Phathom Pharmaceuticals to Present New Data at ACG 2021 Annual Scientific Meeting

FLORHAM PARK, N.J., Oct. 21, 2021 (GLOBE NEWSWIRE) — Phathom Pharmaceuticals, Inc. (Nasdaq: PHAT), a late clinical-stage biopharmaceutical company focused on developing and commercializing novel treatments for gastrointestinal diseases, announced today that data for vonoprazan, an investigational potassium competitive acid blocker (P-CAB) in late clinical-stage development for the treatment of gastric acid-related disorders, will be presented at the ACG 2021 Annual Scientific Meeting in Las Vegas, Nevada, organized by the American College of Gastroenterology, October 22-27.  

During the scientific congress, new data on vonoprazan will be shared in addition to novel insights into the burden of acid-related diseases, analysis of treatment patterns, and other newfound developments.

“Phathom is committed to its mission as we seek to change the landscape for acid-related diseases,” said Eckhard Leifke, M.D., Chief Medical Officer of Phathom. “We’ve conducted extensive research specifically on H. pylori and erosive esophagitis and look forward to sharing our data as well as updates on the disease burden for patients and providers with the GI community at the ACG 2021 Annual Scientific Meeting.”

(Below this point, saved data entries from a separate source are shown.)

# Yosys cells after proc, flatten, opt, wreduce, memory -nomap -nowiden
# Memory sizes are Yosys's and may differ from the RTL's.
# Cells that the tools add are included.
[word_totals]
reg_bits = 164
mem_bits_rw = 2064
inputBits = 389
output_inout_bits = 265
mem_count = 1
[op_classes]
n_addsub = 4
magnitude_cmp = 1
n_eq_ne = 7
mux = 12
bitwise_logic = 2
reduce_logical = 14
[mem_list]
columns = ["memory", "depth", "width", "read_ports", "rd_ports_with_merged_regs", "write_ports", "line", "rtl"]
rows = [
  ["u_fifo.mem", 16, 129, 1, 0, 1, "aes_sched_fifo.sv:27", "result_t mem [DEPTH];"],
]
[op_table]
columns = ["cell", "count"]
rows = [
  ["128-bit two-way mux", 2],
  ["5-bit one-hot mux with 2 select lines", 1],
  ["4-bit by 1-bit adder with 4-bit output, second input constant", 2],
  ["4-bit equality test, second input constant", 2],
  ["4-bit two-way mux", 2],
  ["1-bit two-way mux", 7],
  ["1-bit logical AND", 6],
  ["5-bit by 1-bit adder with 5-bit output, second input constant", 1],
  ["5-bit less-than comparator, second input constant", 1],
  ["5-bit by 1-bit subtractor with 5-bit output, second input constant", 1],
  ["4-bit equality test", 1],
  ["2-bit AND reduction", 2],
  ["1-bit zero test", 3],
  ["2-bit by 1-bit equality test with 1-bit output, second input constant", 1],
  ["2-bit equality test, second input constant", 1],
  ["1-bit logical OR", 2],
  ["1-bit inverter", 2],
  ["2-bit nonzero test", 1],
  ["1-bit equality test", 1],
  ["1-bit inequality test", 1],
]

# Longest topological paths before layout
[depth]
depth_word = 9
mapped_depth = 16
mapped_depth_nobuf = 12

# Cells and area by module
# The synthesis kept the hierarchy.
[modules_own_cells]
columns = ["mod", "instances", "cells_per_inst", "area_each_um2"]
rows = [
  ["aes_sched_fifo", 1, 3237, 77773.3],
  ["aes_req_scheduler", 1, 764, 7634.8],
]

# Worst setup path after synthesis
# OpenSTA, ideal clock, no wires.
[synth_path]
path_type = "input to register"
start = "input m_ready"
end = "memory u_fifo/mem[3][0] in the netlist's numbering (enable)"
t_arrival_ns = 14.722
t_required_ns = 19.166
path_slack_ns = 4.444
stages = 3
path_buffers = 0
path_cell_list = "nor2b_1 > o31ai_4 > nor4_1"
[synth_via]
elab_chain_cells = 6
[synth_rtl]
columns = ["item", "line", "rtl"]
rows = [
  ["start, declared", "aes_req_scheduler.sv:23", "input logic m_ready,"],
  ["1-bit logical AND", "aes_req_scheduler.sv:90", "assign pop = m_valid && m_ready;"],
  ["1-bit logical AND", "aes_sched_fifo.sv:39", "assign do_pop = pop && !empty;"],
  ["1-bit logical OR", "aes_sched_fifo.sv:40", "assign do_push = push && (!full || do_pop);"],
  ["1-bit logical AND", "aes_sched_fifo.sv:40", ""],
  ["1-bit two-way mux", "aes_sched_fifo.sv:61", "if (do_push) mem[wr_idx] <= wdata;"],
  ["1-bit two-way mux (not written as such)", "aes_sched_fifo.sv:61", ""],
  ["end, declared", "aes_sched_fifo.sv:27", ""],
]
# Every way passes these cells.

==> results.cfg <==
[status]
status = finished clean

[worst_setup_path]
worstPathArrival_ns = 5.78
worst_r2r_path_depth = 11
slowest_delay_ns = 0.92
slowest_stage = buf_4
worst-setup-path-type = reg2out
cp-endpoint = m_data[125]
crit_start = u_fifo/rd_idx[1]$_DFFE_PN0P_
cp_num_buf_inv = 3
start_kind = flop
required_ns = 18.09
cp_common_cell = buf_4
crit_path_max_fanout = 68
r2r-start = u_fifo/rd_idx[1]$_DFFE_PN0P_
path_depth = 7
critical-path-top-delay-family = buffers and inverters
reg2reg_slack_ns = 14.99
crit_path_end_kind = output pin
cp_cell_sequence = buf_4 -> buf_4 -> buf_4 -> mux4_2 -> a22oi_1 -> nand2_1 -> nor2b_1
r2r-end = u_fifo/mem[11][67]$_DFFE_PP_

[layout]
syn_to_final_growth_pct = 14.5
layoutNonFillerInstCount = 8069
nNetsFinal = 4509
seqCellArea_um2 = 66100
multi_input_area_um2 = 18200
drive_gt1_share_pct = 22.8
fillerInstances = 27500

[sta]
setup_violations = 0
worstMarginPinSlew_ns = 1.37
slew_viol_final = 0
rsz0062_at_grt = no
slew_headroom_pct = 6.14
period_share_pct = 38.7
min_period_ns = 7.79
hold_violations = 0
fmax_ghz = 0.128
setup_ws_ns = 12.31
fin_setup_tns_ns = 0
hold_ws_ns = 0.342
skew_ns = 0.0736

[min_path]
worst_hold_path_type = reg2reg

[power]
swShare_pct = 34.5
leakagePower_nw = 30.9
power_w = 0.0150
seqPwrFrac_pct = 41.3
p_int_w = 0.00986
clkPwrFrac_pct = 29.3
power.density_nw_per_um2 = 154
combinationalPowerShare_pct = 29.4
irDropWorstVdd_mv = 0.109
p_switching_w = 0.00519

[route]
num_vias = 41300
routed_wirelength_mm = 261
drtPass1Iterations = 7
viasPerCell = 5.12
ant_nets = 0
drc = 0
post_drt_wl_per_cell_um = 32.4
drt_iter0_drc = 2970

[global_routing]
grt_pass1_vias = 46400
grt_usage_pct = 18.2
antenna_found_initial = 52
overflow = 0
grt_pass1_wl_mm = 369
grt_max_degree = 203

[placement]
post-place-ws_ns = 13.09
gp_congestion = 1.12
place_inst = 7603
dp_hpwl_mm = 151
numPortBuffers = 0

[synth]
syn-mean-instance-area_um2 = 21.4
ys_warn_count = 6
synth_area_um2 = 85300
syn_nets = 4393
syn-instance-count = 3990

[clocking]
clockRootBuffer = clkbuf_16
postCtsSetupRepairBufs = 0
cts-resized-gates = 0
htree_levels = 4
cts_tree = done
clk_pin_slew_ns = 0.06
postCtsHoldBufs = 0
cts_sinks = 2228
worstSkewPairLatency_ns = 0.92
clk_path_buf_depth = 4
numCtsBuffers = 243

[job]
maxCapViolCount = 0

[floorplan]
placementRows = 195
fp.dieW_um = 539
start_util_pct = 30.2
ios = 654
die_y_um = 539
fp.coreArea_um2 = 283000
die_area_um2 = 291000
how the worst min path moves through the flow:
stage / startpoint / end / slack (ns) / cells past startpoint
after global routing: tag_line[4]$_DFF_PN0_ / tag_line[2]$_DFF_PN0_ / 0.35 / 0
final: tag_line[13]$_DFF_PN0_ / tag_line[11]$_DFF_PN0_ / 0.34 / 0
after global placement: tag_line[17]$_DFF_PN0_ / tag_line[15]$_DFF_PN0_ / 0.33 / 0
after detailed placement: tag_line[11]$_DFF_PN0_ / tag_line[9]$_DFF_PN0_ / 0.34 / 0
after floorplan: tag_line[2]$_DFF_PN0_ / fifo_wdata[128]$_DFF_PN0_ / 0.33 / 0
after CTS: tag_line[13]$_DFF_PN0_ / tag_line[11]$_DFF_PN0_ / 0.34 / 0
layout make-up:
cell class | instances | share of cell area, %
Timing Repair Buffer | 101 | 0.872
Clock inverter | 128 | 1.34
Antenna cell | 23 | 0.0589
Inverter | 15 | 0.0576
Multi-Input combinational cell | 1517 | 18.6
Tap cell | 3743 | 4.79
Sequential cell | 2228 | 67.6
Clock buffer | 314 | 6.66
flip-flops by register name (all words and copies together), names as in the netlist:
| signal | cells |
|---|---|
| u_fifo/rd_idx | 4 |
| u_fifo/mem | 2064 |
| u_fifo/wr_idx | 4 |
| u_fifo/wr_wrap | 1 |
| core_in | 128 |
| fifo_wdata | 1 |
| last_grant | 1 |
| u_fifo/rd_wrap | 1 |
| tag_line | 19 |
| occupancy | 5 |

In addition to four poster sessions and one oral presentation, Phathom will sponsor a product theater highlighting unmet needs in the treatment of H. pylori and will also have a presence on the exhibit floor at booth #929 throughout the conference and virtually via RethinkGIAcid.com.

A high-level schedule of Phathom activities at the ACG 2021 Annual Scientific Meeting can be found below:

Sunday, October 24, 2021

  • Phathom Poster Session
    3:30 PM – 7:00 PM
  • Phathom Poster Session
    3:30 PM – 7:00 PM

Monday, October 25, 2021

  • Phathom Poster Session
    10:30 AM – 4:15 PM
  • Phathom Oral Session
    2:15 PM – 2:25 PM

Tuesday, October 26, 2021

  • Medscape CME symposium sponsored by Phathom
    6:00 AM – 7:00 AM
    Presenters: Drs. William D. Chey, Colin Howden, Shailja Shah
  • Phathom Poster Session
    10:30 AM – 4:15 PM
  • Product Theater sponsored by Phathom
    10:35 AM – 11:30 AM

Phathom will attend ACG 2021 having recently announced positive data from its pivotal Phase 3 PHALCON-EE trial which studied vonoprazan as a treatment option for erosive esophagitis (EE).

Two New Drug Applications (NDAs) for vonoprazan-based regimens for the treatment of H. pylori infection were submitted to the U.S. FDA in September 2021. Based on the positive PHALCON-EE trial, Phathom also plans to submit an NDA to the FDA for the healing of all grades of EE and relief of heartburn, and maintenance of healing of all grades of EE and relief of heartburn by the end of the first half of 2022.

About Vonoprazan
Vonoprazan is an investigational, oral small molecule potassium-competitive acid blocker (P-CAB). P-CABs are a novel class of medicines that block acid secretion in the stomach. Vonoprazan has shown the potential to have rapid, potent, and durable anti-secretory effects as a single agent in the treatment of gastroesophageal reflux disease (GERD) and in combination with antibiotics for the treatment of Helicobacter pylori (H. pylori) infection. The FDA has awarded qualified infectious disease product (QIDP) status and granted Fast Track designation to vonoprazan in combination with both amoxicillin and clarithromycin and with amoxicillin alone for the treatment of H. pylori infection. Phathom submitted NDAs in September 2021 to the FDA for vonoprazan-based regimens for the treatment of H. pylori infection. Phathom in-licensed the U.S., European, and Canadian rights to vonoprazan from Takeda, which completed 19 Phase 3 trials for vonoprazan and received marketing approval in Japan and numerous other countries in Asia and Latin America.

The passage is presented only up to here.